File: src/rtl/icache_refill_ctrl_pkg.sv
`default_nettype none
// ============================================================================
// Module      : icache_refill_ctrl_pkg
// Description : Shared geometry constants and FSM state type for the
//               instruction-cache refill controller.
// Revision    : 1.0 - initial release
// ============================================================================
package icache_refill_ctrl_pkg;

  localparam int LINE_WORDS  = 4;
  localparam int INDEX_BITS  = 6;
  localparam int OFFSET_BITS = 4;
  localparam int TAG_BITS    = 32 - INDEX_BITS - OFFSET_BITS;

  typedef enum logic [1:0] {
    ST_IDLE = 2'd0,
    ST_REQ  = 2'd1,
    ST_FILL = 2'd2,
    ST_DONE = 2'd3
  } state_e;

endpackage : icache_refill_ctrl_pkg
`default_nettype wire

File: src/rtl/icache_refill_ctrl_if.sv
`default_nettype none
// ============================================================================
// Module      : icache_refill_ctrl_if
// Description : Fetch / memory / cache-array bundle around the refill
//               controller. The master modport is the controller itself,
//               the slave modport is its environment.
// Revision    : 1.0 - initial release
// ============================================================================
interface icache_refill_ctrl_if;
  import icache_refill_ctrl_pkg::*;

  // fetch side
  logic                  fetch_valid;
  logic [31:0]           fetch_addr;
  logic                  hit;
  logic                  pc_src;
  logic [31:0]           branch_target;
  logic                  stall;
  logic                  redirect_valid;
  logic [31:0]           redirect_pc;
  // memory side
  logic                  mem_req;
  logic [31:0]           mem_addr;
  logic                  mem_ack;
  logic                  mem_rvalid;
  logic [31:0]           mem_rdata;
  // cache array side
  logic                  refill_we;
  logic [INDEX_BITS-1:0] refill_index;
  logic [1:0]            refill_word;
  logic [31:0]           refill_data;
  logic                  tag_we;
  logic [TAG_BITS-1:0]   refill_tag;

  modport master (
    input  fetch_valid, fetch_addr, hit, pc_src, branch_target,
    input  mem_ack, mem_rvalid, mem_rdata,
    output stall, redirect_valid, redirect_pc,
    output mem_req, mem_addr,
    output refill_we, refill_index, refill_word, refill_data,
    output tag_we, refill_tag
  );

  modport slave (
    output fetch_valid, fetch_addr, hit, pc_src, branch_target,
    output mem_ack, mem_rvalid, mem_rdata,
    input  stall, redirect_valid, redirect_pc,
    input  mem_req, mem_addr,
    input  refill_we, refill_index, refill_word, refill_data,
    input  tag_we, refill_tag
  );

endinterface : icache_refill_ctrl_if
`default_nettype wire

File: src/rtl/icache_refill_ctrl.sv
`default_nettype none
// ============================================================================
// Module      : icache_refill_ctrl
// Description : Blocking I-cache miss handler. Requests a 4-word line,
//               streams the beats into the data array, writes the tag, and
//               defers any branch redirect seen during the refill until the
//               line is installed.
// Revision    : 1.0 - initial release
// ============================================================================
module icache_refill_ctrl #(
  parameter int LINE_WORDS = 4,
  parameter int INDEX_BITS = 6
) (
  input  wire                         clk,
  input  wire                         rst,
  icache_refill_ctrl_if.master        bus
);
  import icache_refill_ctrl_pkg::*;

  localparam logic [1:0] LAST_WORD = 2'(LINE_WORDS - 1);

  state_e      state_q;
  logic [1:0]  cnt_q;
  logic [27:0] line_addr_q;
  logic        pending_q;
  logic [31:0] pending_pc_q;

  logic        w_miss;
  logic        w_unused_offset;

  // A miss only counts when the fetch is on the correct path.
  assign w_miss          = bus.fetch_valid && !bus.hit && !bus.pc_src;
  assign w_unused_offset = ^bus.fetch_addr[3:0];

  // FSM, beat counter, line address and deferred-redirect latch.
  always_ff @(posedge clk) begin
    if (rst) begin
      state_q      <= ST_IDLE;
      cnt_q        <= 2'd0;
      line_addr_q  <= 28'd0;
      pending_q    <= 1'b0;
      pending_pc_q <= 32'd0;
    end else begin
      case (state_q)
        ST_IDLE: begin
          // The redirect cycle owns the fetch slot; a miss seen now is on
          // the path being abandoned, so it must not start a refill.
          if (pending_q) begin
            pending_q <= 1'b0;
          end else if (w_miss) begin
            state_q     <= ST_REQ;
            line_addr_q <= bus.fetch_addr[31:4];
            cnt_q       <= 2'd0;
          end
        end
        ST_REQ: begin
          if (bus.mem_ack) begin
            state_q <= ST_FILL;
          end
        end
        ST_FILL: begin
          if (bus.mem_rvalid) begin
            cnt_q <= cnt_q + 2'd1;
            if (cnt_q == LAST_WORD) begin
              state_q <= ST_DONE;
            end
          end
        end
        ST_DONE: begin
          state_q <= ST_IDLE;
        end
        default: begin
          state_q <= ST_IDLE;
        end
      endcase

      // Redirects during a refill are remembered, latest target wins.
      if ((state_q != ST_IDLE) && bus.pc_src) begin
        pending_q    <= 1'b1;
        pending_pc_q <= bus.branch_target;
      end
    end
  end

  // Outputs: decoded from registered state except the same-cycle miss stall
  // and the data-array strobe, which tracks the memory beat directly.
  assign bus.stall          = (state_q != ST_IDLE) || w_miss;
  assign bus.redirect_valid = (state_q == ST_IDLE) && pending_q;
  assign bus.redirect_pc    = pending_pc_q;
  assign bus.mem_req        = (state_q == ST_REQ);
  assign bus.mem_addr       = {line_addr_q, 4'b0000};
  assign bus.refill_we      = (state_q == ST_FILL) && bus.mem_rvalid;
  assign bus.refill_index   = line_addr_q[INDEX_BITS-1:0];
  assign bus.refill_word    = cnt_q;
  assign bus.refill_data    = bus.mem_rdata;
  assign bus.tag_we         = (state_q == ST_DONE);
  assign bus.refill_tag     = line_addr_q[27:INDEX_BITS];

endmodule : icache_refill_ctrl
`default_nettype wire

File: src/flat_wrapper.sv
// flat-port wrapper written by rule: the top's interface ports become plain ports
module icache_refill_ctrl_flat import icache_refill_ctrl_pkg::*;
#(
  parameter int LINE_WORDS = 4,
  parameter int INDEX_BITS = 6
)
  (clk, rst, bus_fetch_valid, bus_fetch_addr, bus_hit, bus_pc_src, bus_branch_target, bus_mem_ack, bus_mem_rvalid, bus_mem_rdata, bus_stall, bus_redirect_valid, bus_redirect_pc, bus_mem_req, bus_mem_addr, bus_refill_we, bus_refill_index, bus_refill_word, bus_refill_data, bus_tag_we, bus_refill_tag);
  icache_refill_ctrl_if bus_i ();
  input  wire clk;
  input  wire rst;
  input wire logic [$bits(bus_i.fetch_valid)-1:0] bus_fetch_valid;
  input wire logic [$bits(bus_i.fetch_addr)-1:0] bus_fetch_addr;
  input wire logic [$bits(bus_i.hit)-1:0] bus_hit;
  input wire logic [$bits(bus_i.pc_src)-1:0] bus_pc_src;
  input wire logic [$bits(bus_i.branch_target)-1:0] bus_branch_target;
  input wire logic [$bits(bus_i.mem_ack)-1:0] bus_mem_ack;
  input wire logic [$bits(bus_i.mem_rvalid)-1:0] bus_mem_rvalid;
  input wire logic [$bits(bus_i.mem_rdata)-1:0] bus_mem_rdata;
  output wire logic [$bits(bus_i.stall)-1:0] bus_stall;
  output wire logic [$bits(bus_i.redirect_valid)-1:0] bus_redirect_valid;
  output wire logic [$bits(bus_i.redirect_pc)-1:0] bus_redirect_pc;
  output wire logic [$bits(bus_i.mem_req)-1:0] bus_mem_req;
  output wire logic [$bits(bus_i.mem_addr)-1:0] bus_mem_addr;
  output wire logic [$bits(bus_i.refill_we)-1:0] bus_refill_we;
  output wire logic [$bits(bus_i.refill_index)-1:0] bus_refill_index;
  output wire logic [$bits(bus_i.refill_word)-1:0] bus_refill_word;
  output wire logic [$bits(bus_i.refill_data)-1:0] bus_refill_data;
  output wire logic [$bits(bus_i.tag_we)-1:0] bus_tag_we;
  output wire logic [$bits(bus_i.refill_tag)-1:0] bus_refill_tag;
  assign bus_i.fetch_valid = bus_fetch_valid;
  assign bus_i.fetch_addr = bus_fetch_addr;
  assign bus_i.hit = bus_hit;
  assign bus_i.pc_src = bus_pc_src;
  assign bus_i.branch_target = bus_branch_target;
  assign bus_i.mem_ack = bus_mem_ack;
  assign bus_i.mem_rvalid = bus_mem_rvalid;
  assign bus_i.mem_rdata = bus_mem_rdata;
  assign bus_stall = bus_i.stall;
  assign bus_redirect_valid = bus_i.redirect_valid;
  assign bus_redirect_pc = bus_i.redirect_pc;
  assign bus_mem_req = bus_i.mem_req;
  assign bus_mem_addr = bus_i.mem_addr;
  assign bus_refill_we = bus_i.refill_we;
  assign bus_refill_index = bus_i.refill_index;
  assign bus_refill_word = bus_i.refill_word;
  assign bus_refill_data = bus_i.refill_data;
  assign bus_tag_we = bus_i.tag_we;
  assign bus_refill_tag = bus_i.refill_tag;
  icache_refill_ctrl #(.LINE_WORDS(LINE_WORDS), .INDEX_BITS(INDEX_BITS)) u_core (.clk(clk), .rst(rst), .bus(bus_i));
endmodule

*WORK INSTRUCTION:*
Where does "modport" occur in the data? Copy each line that has it.

*ANSWER TO THIS PROBLEM:*
//               controller. The master modport is the controller itself,
//               the slave modport is its environment.
  modport master (
  modport slave (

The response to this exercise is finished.